— TASK OBJECTIVE —
Go over the data and copy out each line with "enable" in it.
----- DATA PROVIDED
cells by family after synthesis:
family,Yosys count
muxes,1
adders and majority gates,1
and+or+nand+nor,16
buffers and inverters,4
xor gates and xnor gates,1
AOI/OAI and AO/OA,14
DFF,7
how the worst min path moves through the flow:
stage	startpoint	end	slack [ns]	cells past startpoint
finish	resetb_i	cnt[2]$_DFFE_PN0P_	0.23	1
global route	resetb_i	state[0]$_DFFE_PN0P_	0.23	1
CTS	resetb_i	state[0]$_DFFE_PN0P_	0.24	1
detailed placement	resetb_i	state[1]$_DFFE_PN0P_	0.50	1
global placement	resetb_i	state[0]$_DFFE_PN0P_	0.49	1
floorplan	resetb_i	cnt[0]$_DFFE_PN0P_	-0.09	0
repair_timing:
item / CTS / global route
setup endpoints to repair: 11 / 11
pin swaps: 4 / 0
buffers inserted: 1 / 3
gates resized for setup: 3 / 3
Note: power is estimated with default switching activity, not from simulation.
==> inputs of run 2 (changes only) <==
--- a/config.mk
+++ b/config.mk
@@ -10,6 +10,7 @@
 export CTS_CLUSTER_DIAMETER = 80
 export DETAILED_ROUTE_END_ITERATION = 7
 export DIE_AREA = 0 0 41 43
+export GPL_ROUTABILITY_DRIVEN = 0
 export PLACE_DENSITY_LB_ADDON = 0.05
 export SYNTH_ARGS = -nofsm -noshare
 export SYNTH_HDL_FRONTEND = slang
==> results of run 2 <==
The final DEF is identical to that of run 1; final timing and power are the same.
$ cat src/rtl/standcell_delay_monitor.sv
// Measures the propagation delay (in U cycles) of an inverting standard-cell
// model by timing each D edge to the matching _Q edge; keeps last/worst values and error flags.
module standcell_delay_monitor #(
    parameter int CNTW = 8,
    parameter int SWW  = 8
) (
    input  logic            U,
    input  logic            RESET,
    input  logic            CLR,
    input  logic            D,
    input  logic            _Q,
    output logic            meas_valid,
    output logic            meas_hl,
    output logic [CNTW-1:0] tphl_last,
    output logic [CNTW-1:0] tplh_last,
    output logic [CNTW-1:0] tphl_max,
    output logic [CNTW-1:0] tplh_max,
    output logic [SWW-1:0]  swallow_cnt,
    output logic            timeout,
    output logic            spurious
);

    typedef enum logic [1:0] {
        IDLE      = 2'd0,
        WAIT_FALL = 2'd1,
        WAIT_RISE = 2'd2
    } state_t;

    localparam logic [CNTW-1:0] CNT_MAX = {CNTW{1'b1}};
    localparam logic [SWW-1:0]  SW_MAX  = {SWW{1'b1}};

    logic d_s_reg, q_s_reg, d_prev_reg, q_prev_reg, primed_reg;

    state_t          state_reg, state_next;
    logic [CNTW-1:0] cnt_reg, cnt_next;
    logic            valid_reg, valid_next;
    logic            hl_reg, hl_next;
    logic [SWW-1:0]  swallow_reg, swallow_next;
    logic            timeout_reg, timeout_next;
    logic            spurious_reg, spurious_next;

    // Until primed, the previous-sample registers copy the port so the first
    // sample after reset is a reference and cannot produce an edge.
    always_ff @(posedge U) begin
        if (RESET) begin
            d_s_reg    <= 1'b0;
            q_s_reg    <= 1'b0;
            d_prev_reg <= 1'b0;
            q_prev_reg <= 1'b0;
            primed_reg <= 1'b0;
        end else begin
            d_s_reg    <= D;
            q_s_reg    <= _Q;
            d_prev_reg <= primed_reg ? d_s_reg : D;
            q_prev_reg <= primed_reg ? q_s_reg : _Q;
            primed_reg <= 1'b1;
        end
    end

    logic            d_edge, q_edge, waiting, q_good, q_bad, done;
    logic [CNTW-1:0] meas_value;
    logic [1:0]      dir_done;

    assign d_edge     = d_s_reg != d_prev_reg;
    assign q_edge     = q_s_reg != q_prev_reg;
    assign waiting    = state_reg != IDLE;
    assign q_good     = waiting && q_edge && (q_s_reg == (state_reg == WAIT_RISE));
    assign q_bad      = waiting && q_edge && (q_s_reg != (state_reg == WAIT_RISE));
    // A completion seen once the counter has saturated counts as a timeout.
    assign done       = q_good && (cnt_reg != CNT_MAX);
    assign meas_value = cnt_reg + CNTW'(1);
    assign dir_done[0] = done && (state_reg == WAIT_FALL);
    assign dir_done[1] = done && (state_reg == WAIT_RISE);

    always_comb begin
        state_next    = state_reg;
        cnt_next      = cnt_reg;
        valid_next    = 1'b0;
        hl_next       = hl_reg;
        swallow_next  = CLR ? '0 : swallow_reg;
        timeout_next  = CLR ? 1'b0 : timeout_reg;
        spurious_next = CLR ? 1'b0 : spurious_reg;

        if (waiting) begin
            if (cnt_reg != CNT_MAX) begin
                cnt_next = cnt_reg + CNTW'(1);
            end
            if (done) begin
                valid_next = 1'b1;
                hl_next    = (state_reg == WAIT_FALL);
                state_next = IDLE;
            end else if (d_edge) begin
                swallow_next = CLR ? SWW'(1) :
                               ((swallow_reg == SW_MAX) ? swallow_reg : swallow_reg + SWW'(1));
            end else if (cnt_reg == CNT_MAX) begin
                timeout_next = 1'b1;
                state_next   = IDLE;
            end
            if (q_bad) begin
                spurious_next = 1'b1;
            end
        end else if (q_edge && !d_edge) begin
            spurious_next = 1'b1;
        end

        // A D edge always (re)starts timing after any completion above.
        if (d_edge) begin
            cnt_next = '0;
            if (q_s_reg == ~d_s_reg) begin
                state_next = IDLE;
            end else begin
                state_next = d_s_reg ? WAIT_FALL : WAIT_RISE;
            end
        end
    end

    always_ff @(posedge U) begin
        if (RESET) begin
            state_reg    <= IDLE;
            cnt_reg      <= '0;
            valid_reg    <= 1'b0;
            hl_reg       <= 1'b0;
            swallow_reg  <= '0;
            timeout_reg  <= 1'b0;
            spurious_reg <= 1'b0;
        end else begin
            state_reg    <= state_next;
            cnt_reg      <= cnt_next;
            valid_reg    <= valid_next;
            hl_reg       <= hl_next;
            swallow_reg  <= swallow_next;
            timeout_reg  <= timeout_next;
            spurious_reg <= spurious_next;
        end
    end

    // Per-direction statistics: index 0 is tphl, index 1 is tplh.
    genvar gi;
    generate
        for (gi = 0; gi < 2; gi++) begin : g_dir
            logic [CNTW-1:0] last_reg, last_next;
            logic [CNTW-1:0] max_reg, max_next;

            always_comb begin
                last_next = last_reg;
                max_next  = CLR ? '0 : max_reg;
                if (dir_done[gi]) begin
                    last_next = meas_value;
                    if (CLR || (meas_value > max_reg)) begin
                        max_next = meas_value;
                    end
                end
            end

            always_ff @(posedge U) begin
                if (RESET) begin
                    last_reg <= '0;
                    max_reg  <= '0;
                end else begin
                    last_reg <= last_next;
                    max_reg  <= max_next;
                end
            end
        end
    endgenerate

    assign meas_valid  = valid_reg;
    assign meas_hl     = hl_reg;
    assign tphl_last   = g_dir[0].last_reg;
    assign tplh_last   = g_dir[1].last_reg;
    assign tphl_max    = g_dir[0].max_reg;
    assign tplh_max    = g_dir[1].max_reg;
    assign swallow_cnt = swallow_reg;
    assign timeout     = timeout_reg;
    assign spurious    = spurious_reg;

endmodule

$ cat config.mk
export PLATFORM = sky130hd
export DESIGN_NAME = standcell_delay_monitor
export DESIGN_NICKNAME = d
export VERILOG_FILES = /design/src/rtl/standcell_delay_monitor.sv
export SDC_FILE = /design/constraint.sdc
export NUM_CORES = 1
export LEC_CHECK = 0
export ABC_AREA = 1
export ABC_CLOCK_PERIOD_IN_PS = 3850
export CORE_MARGIN = 5
export CORE_UTILIZATION = 50
export CTS_BUF_LIST = sky130_fd_sc_hd__clkbuf_8
export DETAILED_ROUTE_END_ITERATION = 6
export GPL_TIMING_DRIVEN = 0
export MAX_ROUTING_LAYER = met4
export PLACE_DENSITY = 0.76
export SYNTH_ARGS = -nofsm -noshare
export SYNTH_HDL_FRONTEND = slang
export SYNTH_SLANG_ARGS = --single-unit
$ cat constraint.sdc
create_clock -name U -period 3.85 [get_ports U]
set_input_delay 0.5775 -clock U [delete_from_list [all_inputs] [get_ports U]]
set_output_delay 0.5775 -clock U [all_outputs]
set_load 0.01 [all_outputs]
# After elaboration in Yosys (flattened, before gate mapping)
# Index checks and enable logic that the tools add are counted.
dict set report word_totals {
  ff_bits 59
  in_bits 5
  output_inout_bits 44
  elab_cells 82
}
dict set report op_classes {
  add_sub_neg 2
  n_lt_le_gt_ge 2
  eq_ne 11
  mux 31
  bitwise_logic 2
  n_reduce_logical 18
}
# op n
set ops {}
lappend ops {{$mux W8} 12}
lappend ops {{$add A8 B1 Y8 const B} 2}
lappend ops {{$eq A8 B8 Y1 const B} 2}
lappend ops {{$gt A8 B8 Y1} 2}
lappend ops {{$mux W1} 13}
lappend ops {{$mux W2} 6}
lappend ops {{$ne A8 B8 Y1 const B} 1}
lappend ops {{$logic_and A1 B1 Y1} 7}
lappend ops {{$reduce_and A2 Y1} 3}
lappend ops {{$ne A5 B5 Y1 const B} 1}
lappend ops {{$reduce_bool A2 Y1} 2}
lappend ops {{$reduce_or A2 Y1} 2}
lappend ops {{$ne A1 B1 Y1} 3}
lappend ops {{$reduce_bool A3 Y1} 1}
lappend ops {{$eq A1 B1 Y1} 2}
lappend ops {{$eq A2 B1 Y1 const B} 1}
lappend ops {{$eq A2 B2 Y1 const B} 1}
lappend ops {{$logic_or A1 B1 Y1} 2}
lappend ops {{$not A1 Y1} 2}
lappend ops {{$logic_not A1 Y1} 1}

# Longest topological paths before layout
# Gate-level depths: netlist (run 1).
dict set report depth {
  ltp_word 7
  ltp_mapped 16
  ltp_nobuf 16
}

# Worst setup path before layout (run 1)
# Ideal clock, no wire load.
dict set report synth_path {
  path_kind {register -> register}
  start {register cnt_reg[0]}
  end {register g_dir[1].max_reg[0] (netlist: tplh_max[0])}
  setup_ns 0.116
  t_arrival_ns 2.200
  required_time_ns 3.734
  slack_ns 1.534
  stages_incl_launch_ff 14
  n_path_buf 1
  synth_period_minus_slack_ns 2.316
  cell_sequence {dfxtp_1 -> ha_1 -> nand3_1 -> nor2_1 -> xor2_1 -> ha_1 -> nand2_1 -> o21a_1 -> nand2_1 -> nand2_1 -> nand2_1 -> buf_2 -> a21boi_0 -> nor2_1}
}
dict set report synth_via {
  elab_chain_cells 5
  elab_cells_between_ends 8
  cone_classes {add/sub: 1; order compare: 1; eq/ne: 1; mux: 2; reduce/logical: 3}
}
# item line_no
set synth_lines {}
lappend synth_lines {{start: declaration} 35} ;# logic [CNTW-1:0] cnt_reg, cnt_next;
lappend synth_lines {{start signal: assignment} 128} ;# cnt_reg <= cnt_next;
lappend synth_lines {{$add A8 B1 Y8} 71} ;# assign meas_value = cnt_reg + CNTW'(1);
lappend synth_lines {{named net meas_value[6]} 61} ;# logic [CNTW-1:0] meas_value;
lappend synth_lines {{$gt A8 B8 Y1} 149} ;# if (CLR || (meas_value > max_reg)) begin
lappend synth_lines {{$logic_or A1 B1 Y1} 149}
lappend synth_lines {{$mux W8} 149}
lappend synth_lines {{$mux W8} 147} ;# if (dir_done[gi]) begin
lappend synth_lines {{end signal: assignment} 161} ;# max_reg <= max_next;
lappend synth_lines {{end: declaration} 142} ;# logic [CNTW-1:0] max_reg, max_next;
# The timed path passes the listed nets, and every way through them passes these cells.
# A chain may end at the register's enable or synchronous reset.

# Worst setup path in the final report (run 1)
# Same ends and word-level chain as after synthesis.

==> impl_metrics.yaml, run 1 <==
power:
  power.leakage_nw: 1.76
  total_power_w: 0.00131
  pwr_density_cell_nw_per_um2: 346
  worst_ir_drop_vdd_mv: 0.288
clock_tree:
  cts_setup_buffers: 0
  tritoncts: "built"
  clock-root-buffer: "sky130_fd_sc_hd__clkbuf_8"
  clockBufferDepth: 2
  clock-sinks: 59
  cts_buffers: 9
  cts_repair_resize_count: 0
  hold_fix_buffers_at_cts: 0
  worst_setup_hold_path_clk_slew_ns: 0.07
  ctsHtreeMaxLevel: 3
  clk-insertion-delay-late_ns: 0.35
global_routing:
  groute.usage.overall_pct: 21.5
  grt_start_max_net_pins: 11
  first_pass_grt_wire_length_um: 12600
  number_of_antenna_violations_at_the_first_check_in_global_routing: 0
  gr-total-overflow: 0
  via_count_of_the_first_global_routing_pass: 2713
floorplan:
  core_area_sq_um: 5920
  dieArea_sq_um: 7720
  io_pins: 49
  dieHeight_um: 87.9
  rows: 28
  die_width_um: 87.9
  initial_core_util_pct: 51.2
synth:
  synth.avg_cell_area_sq_um: 6.80
  asyncSetResetFlopFracSynth_pct: 0
  ys_seq_elements: 59
  synth.net_count: 469
  yosys.area.top_type: "sky130_fd_sc_hd__dfxtp_1"
  postSynthCellCount: 446
  ys.flop_type: "sky130_fd_sc_hd__dfxtp_1"
  yosys_warnings: 0
  ys_top_cells_by_count: "sky130_fd_sc_hd__nand2_1 (108), sky130_fd_sc_hd__nor2_1 (79), sky130_fd_sc_hd__dfxtp_1 (59)"
  synthDominantCellAreaShare_pct: 38.9
  synth_edf_count: 0
  synth.yosys.seq_area_share_pct: 38.9
  post_synth_num_cell_types: 31
  synth.area.top_cells: "sky130_fd_sc_hd__dfxtp_1 (39%), sky130_fd_sc_hd__nand2_1 (13%), sky130_fd_sc_hd__nor2_1 (9.8%), sky130_fd_sc_hd__ha_1 (7.4%), sky130_fd_sc_hd__inv_1 (6.8%)"
  yosysMostFrequentCell: "sky130_fd_sc_hd__nand2_1"
  post_synth_instance_area_sq_um: 3030
cells_and_area:
  design.final.nets: 528
  area_growth_from_synthesis_to_layout_pct: 25.3
  drive_above_1_share_pct: 6.47
  stdcell_count: 585
  diodes: 0
  layout.core_utilization_pct: 64.2
outcome:
  run_status: "completed"
setup_path:
  critical_path_arrival_ns: 3.29
  worst-path-max-fanout: 10
  worstSetupEndpointType: "register"
  path_class: "reg -> reg"
  cp-start-kind: "register"
  critPathRequiredTime_ns: 4.09
min_path:
  min_path_type: "reg -> reg"
sta:
  finalHoldViolations: 0
  report.final.setup_viol: 0
  period_minus_slack_ns: 3.06
  drv_slew: 0
  final.setup.tns_ns: 0
  finalCritPeriodShare_pct: 79.4
  worst_slew_margin_relative_to_its_limit_pct: 48.3
  worst_slew_pin_slew_ns: 0.773
  clock-skew-final_ns: 0.00796
  timing.hold.ws_ns: 0.467
  grt_setup_unrepaired: "false"
  max_clock_freq_mhz: 327
drt:
  detailroute.wirelength.met2_um: 3450
  met3WireLength_um: 381
  maxUsedRoutingLayer: "met4"
  finalWirelength_um: 7510
  ant_nets: 0
  drt_first_pass_iters: 5
  drt-wirelength-per-cell_um: 12.8
  drc_violations_left: 0
  via_count: 2985
  detail_route.iter0.violations: 140
  met1Wirelength_um: 3540
  average_via_count_per_standard_cell: 5.10
run:
  cap_viol_max_count: 0
place:
  portBuffers: 48
  numPlacedInstances: 569
  post-dp-hpwl_um: 5650
  gp_routability_congestion: 0.871
critical path: stages, from the launching register on:
cell	delay, ns
sky130_fd_sc_hd__dfxtp_1	0.47
sky130_fd_sc_hd__ha_1	0.23
sky130_fd_sc_hd__nand3_1	0.14
sky130_fd_sc_hd__nor2_1	0.14
sky130_fd_sc_hd__xor2_1	0.64
sky130_fd_sc_hd__ha_1	0.37
sky130_fd_sc_hd__nand2_1	0.09
sky130_fd_sc_hd__nor2_1	0.07
sky130_fd_sc_hd__nand2_1	0.06
sky130_fd_sc_hd__nand2_1	0.04
sky130_fd_sc_hd__nand2_1	0.05
sky130_fd_sc_hd__nand2_1	0.16
sky130_fd_sc_hd__buf_2	0.24
sky130_fd_sc_hd__a21boi_0	0.18
sky130_fd_sc_hd__nor2_1	0.05
where the power goes:
part	internal, W	switching [W]	leakage, nW	total, W
combinational	0.0000422	0.0000865	1.18	0.000129
clock	0.000310	0.000247	0.103	0.000557
sequential	0.000620	0.00000851	0.477	0.000628
cell usage in the layout, fill, tap and decap left out, types with 2 or more instances in the layout:
cell and instances:
sky130_fd_sc_hd__nand2_1 108, sky130_fd_sc_hd__nor2_1 79, sky130_fd_sc_hd__dfxtp_1 59, sky130_fd_sc_hd__inv_1 56, sky130_fd_sc_hd__clkdlybuf4s50_1 48, sky130_fd_sc_hd__o21ai_0 29
sky130_fd_sc_hd__a21oi_1 27, sky130_fd_sc_hd__ha_1 18, sky130_fd_sc_hd__nand3_1 17, sky130_fd_sc_hd__clkbuf_8 10, sky130_fd_sc_hd__nand4_1 8, sky130_fd_sc_hd__o21ai_1 7
sky130_fd_sc_hd__xor2_1 4, sky130_fd_sc_hd__inv_2 4, sky130_fd_sc_hd__clkbuf_1 4, sky130_fd_sc_hd__buf_2 3, sky130_fd_sc_hd__nor3_1 3, sky130_fd_sc_hd__a31oi_1 3
sky130_fd_sc_hd__clkinv_2 3, sky130_fd_sc_hd__a21o_1 2, sky130_fd_sc_hd__nand2_2 2, sky130_fd_sc_hd__nand2_4 2
logic make-up (layout without fill, tap and decap cells):
family	after synthesis	after routing	synth area share, %
flops	59	59	38.9
fa+ha+maj	18	18	7.43
simple gates	223	223	30.7
buf+inv	70	134	9.16
xor+xnor	4	4	1.15
compound gates	72	72	12.6
cell type report:
class | instances | area (sq um)
fillers | 551 | 2120
plain buffers | 9 | 41.3
repair buffers | 48 | 480
clock buffers | 10 | 138
clock inverters | 6 | 56.3
flip-flops and latches | 59 | 1180
well taps | 75 | 93.8
inverters | 61 | 236
multi-input cells | 317 | 1570
per-stage QoR:
step                      cell area (sq um)  worst slack (ns)
after floorplan                        3030              1.53
after global placement                 3610             0.958
after detailed placement               3610             0.882
after CTS                              3800             0.871
after global routing                   3800             0.653
final                                  3800             0.793
worst paths after layout:
path | endpoint | slack, ns | startpoint | cells after the start
worst max-delay path | tplh_max[0]$_SDFF_PP0_ | 0.79 | cnt_reg[0]$_SDFFE_PP0P_ | 14
worst min-delay path | meas_hl$_SDFFE_PP0P_ | 0.47 | meas_hl$_SDFFE_PP0P_ | 2
worst max register to register | tplh_max[0]$_SDFF_PP0_ | 0.79 | cnt_reg[0]$_SDFFE_PP0P_ | 14
worst min register to register | meas_hl$_SDFFE_PP0P_ | 0.47 | meas_hl$_SDFFE_PP0P_ | 2
layer usage:
metal / vias to the layer above / global-route usage [%]
li1: 1543 / -
met1: 1347 / 28.1
met2: 81 / 33.9
met3: 14 / 3.10
met4: 0 / 7.67
met5: - / -
Note: power is estimated with default switching activity, not from simulation.
==> inputs of run 2 (changes only) <==
--- a/config.mk
+++ b/config.mk
@@ -6,14 +6,14 @@
 export NUM_CORES = 1
 export LEC_CHECK = 0
 export ABC_AREA = 1
-export ABC_CLOCK_PERIOD_IN_PS = 3850
+export ABC_CLOCK_PERIOD_IN_PS = 2800
 export CORE_MARGIN = 5
 export CORE_UTILIZATION = 50
 export CTS_BUF_LIST = sky130_fd_sc_hd__clkbuf_8
 export DETAILED_ROUTE_END_ITERATION = 6
 export GPL_TIMING_DRIVEN = 0
 export MAX_ROUTING_LAYER = met4
-export PLACE_DENSITY = 0.76
+export PLACE_DENSITY = 0.79
 export SYNTH_ARGS = -nofsm -noshare
 export SYNTH_HDL_FRONTEND = slang
 export SYNTH_SLANG_ARGS = --single-unit
==> constraint.sdc (replaced) <==
create_clock -name U -period 2.8 [get_ports U]
set_input_delay 0.42 -clock U [delete_from_list [all_inputs] [get_ports U]]
set_output_delay 0.42 -clock U [all_outputs]
set_load 0.01 [all_outputs]
==> run 2 against run 1 <==
Wire length increased by 3.3%. Register-to-register slack got worse by 0.58 ns. Global-route usage grew 0.11 points. Count of clock-buffer cells in the layout stayed put. Critical endpoint is now tphl_max[1]$_SDFF_PP0_. Clock skew rose by 0.0021 ns. Clock power increased by 71%. Combinational power up 41%. Cell count increased by 0.34%.
==> impl_metrics.yaml, run 2 (synthesized netlist as in run 1, its figures left out) <==
clock_tree:
  cts_buffers: 9
  ctsHtreeMaxLevel: 3
  hold_fix_buffers_at_cts: 0
  tritoncts: "built"
  clockBufferDepth: 2
  clock-sinks: 59
  clk-insertion-delay-late_ns: 0.34
  worst_setup_hold_path_clk_slew_ns: 0.07
  clock-root-buffer: "sky130_fd_sc_hd__clkbuf_8"
drt:
  drc_violations_left: 0
  via_count: 3057
  average_via_count_per_standard_cell: 5.21
  ant_nets: 0
  drt-wirelength-per-cell_um: 13.2
  detail_route.iter0.violations: 203
  drt_first_pass_iters: 4
  finalWirelength_um: 7760
power:
  worst_ir_drop_vdd_mv: 0.425
  pwr_density_cell_nw_per_um2: 514
  power.leakage_nw: 1.80
  total_power_w: 0.00200
sta:
  finalHoldViolations: 0
  postLayoutSetupSlackWorst_ns: 0.218
  grt_setup_unrepaired: "false"
  worst_slew_margin_relative_to_its_limit_pct: 61.4
  timing.hold.ws_ns: 0.470
  max_clock_freq_mhz: 387
  report.final.setup_viol: 0
  final.setup.tns_ns: 0
  clock-skew-final_ns: 0.0101
  period_minus_slack_ns: 2.58
  finalCritPeriodShare_pct: 92.2
  drv_slew: 0
  worst_slew_pin_slew_ns: 0.576
outcome:
  run_status: "completed"
run:
  cap_viol_max_count: 0
setup_path:
  critPathRequiredTime_ns: 3.04
  worst-path-max-fanout: 10
  path_class: "reg -> reg"
  critical_path_arrival_ns: 2.82
  critical_path.reg2reg.startpoint: "cnt_reg[0]$_SDFFE_PP0P_"
  worstSetupEndpointType: "register"
  worstSetupStartpoint: "cnt_reg[0]$_SDFFE_PP0P_"
  cp-start-kind: "register"
global_routing:
  gr-total-overflow: 0
  groute.usage.overall_pct: 21.6
  number_of_antenna_violations_at_the_first_check_in_global_routing: 0
  via_count_of_the_first_global_routing_pass: 2800
  grt_start_max_net_pins: 11
  first_pass_grt_wire_length_um: 12600
cells_and_area:
  area.sequential_sq_um: 1180
  diodes: 0
  layout_commonest_cell: "sky130_fd_sc_hd__nand2_1"
  drive_above_1_share_pct: 7.62
  stdcell_count: 587
  final.fill_count: 551
  layout_common_cells: "sky130_fd_sc_hd__nand2_1 (107), sky130_fd_sc_hd__nor2_1 (78), sky130_fd_sc_hd__dfxtp_1 (58)"
  area_growth_from_synthesis_to_layout_pct: 28.1
  area_taken_by_multi_input_logic_gates_sq_um: 1590
  design.final.nets: 530
floorplan:
  dieArea_sq_um: 7720
  die_width_um: 87.9
  dieHeight_um: 87.9
  initial_core_util_pct: 51.2
  core_area_sq_um: 5920
  io_pins: 49
  rows: 28
place:
  gp_routability_congestion: 0.893
  pre_cts_ws_ns: -0.139
  portBuffers: 48
  post-dp-hpwl_um: 5590
  numPlacedInstances: 569
min_path:
  hp-start: "meas_hl$_SDFFE_PP0P_"
  min_path_type: "reg -> reg"
-- run 2: layout make-up --
cell class                 instances  share of cell area (%)
tap                               75                    2.42
timing repair buffer              50                    12.8
inverter                          61                    6.09
clock buffer                      10                    3.54
buffer                             9                    1.13
sequential                        59                    30.4
multi-input combinational        317                    41.0
clock inverter                     6                    2.67
-- run 2: worst paths after layout --
kind / cells past startpoint / end / slack [ns]
max: 16 / tphl_max[1]$_SDFF_PP0_ / 0.22
min: 2 / meas_hl$_SDFFE_PP0P_ / 0.47
max reg2reg: 16 / tphl_max[1]$_SDFF_PP0_ / 0.22
min reg2reg: 2 / meas_hl$_SDFFE_PP0P_ / 0.47
-- run 2: worst max-delay path: stages (launching register included) --
cell	delay, ns
sky130_fd_sc_hd__dfxtp_2	0.40
sky130_fd_sc_hd__ha_1	0.21
sky130_fd_sc_hd__nand3_1	0.15
sky130_fd_sc_hd__nor2_1	0.21
sky130_fd_sc_hd__xor2_2	0.26
sky130_fd_sc_hd__buf_4	0.17
sky130_fd_sc_hd__ha_1	0.21
sky130_fd_sc_hd__nand2_1	0.09
sky130_fd_sc_hd__a21oi_1	0.05
sky130_fd_sc_hd__nor2_1	0.10
sky130_fd_sc_hd__nand2_1	0.06
sky130_fd_sc_hd__nand2_1	0.08
sky130_fd_sc_hd__nand2_1	0.10
sky130_fd_sc_hd__nand2_4	0.14
sky130_fd_sc_hd__o21ai_0	0.12
sky130_fd_sc_hd__nand2_1	0.10
sky130_fd_sc_hd__inv_1	0.04
-- run 2: report_power, final --
| group | switching (W) | leakage (nW) | internal [W] |
|---|---|---|---|
| Combinational | 0.000122 | 1.19 | 0.0000596 |
| Sequential | 0.0000119 | 0.478 | 0.000853 |
| Clock | 0.000343 | 0.127 | 0.000609 |
| Total | 0.000477 | 1.80 | 0.00152 |
-- run 2: timing repair --
| item | 4_1_cts | 5_1_grt |
|---|---|---|
| resized for setup | 1 | 6 |
| setup buffers | 2 | 0 |
| endpoints found under the hold margin | 0 | 0 |
| endpoints found under the setup margin | 11 | 13 |
-- run 2: metal layers --
| layer | GRT usage, % | up-vias | routed length (um) |
|---|---|---|---|
| met1 | 26.6 | 1396 | 3440 |
| li1 | - | 1541 | - |
| met3 | 3.67 | 24 | 432 |
| met2 | 34.2 | 96 | 3680 |
| met5 | - | - | 0 |
| met4 | 10.6 | 0 | 217 |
----------
— SOLVED PROBLEM —
# Index checks and enable logic that the tools add are counted.
# A chain may end at the register's enable or synchronous reset.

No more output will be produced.